Standard 10-minute GP consultations could be a thing of the past, as the Royal College of GPs (RCGP) urge family doctors to spend more time with patients with complex needs – a core principal of their vision for the future of general practice, says journalist Anna Smith
This is an edited version of an article that appeared on the Pharma Times website.
By 2030 the RCGP want face-to-face GP consultations to be at least 15 minutes, with longer for those patients who need it. This news comes after recent research showed that the UK offers some of the shortest GP consultations amongst economically-advanced nations at just 9.2 minutes, with another study finding that the average GP consultation involved discussion of ‘two and a half health problems’.
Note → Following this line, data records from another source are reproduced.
--- config.mk ---
export PLATFORM = sky130hd
export DESIGN_NAME = regfile_cmd_ctrl
export DESIGN_NICKNAME = d
export VERILOG_FILES = /design/src/rtl/regfile_cmd_ctrl.sv
export SDC_FILE = /design/constraint.sdc
export NUM_CORES = 1
export LEC_CHECK = 0
export ABC_AREA = 1
export CAP_MARGIN = 20
export CORE_UTILIZATION = 50
export DETAILED_ROUTE_END_ITERATION = 10
export GPL_TIMING_DRIVEN = 0
export PLACE_DENSITY_LB_ADDON = 0.12
export RECOVER_POWER = 50
export SLEW_MARGIN = 40
export SYNTH_ARGS = -nofsm -noshare
export SYNTH_HDL_FRONTEND = slang
export SYNTH_SLANG_ARGS = --single-unit
--- constraint.sdc ---
create_clock -name CLK -period 4.5 [get_ports CLK]
set_input_delay 0.9 -clock CLK [delete_from_list [all_inputs] [get_ports CLK]]
set_output_delay 0.9 -clock CLK [all_outputs]
set_load 0.05 [all_outputs]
The current regimen has been declared ‘unfit for purpose’ by Professor Helen Stokes-Lampard, chair of the Royal College of GPs. “It’s increasingly rare for a patient to present with a just single health condition,” she said, “and we cannot deal with this adequately in 10 minutes. As GPs we want to deliver truly holistic care to our patients, considering all the physical, psychological and social factors potentially impacting on their health, but this depends on us having more time to spend with patients, and the resources and people to allow us to do this.”
The RCGP’s vision of what general practice will look like in 2030 was informed through consultation with more than 3,000 GPs, other health professionals and patients, as well as research commissioned from The King’s Fund. It predicts an overhaul of the GP-patient record into a personalised ‘data dashboard’, accessible by healthcare professionals across the NHS, and that networks of GP practices will evolve into ‘wellbeing hubs’ with expanded teams offering a wider range of services, both clinical and non-clinical – and that access will increasingly be via digital and video channels.
“NHS bodies across the UK do not stipulate how long GP appointments should be, but GP workload is soaring, GP numbers are falling, and patients are already waiting too long to secure an appointment as a result,” Professor Stokes-Lampard continued. “Without more resources and an expanded workforce, longer consultations would simply mean increased waiting times, undermining patients’ ability to access the care that they need.”
The RCGP will now develop four ‘roadmaps’ outlining in more detail what needs to be done to realise its vision and advocating to governments and decision-makers in England, Scotland, Wales and Northern Ireland on how to deliver it.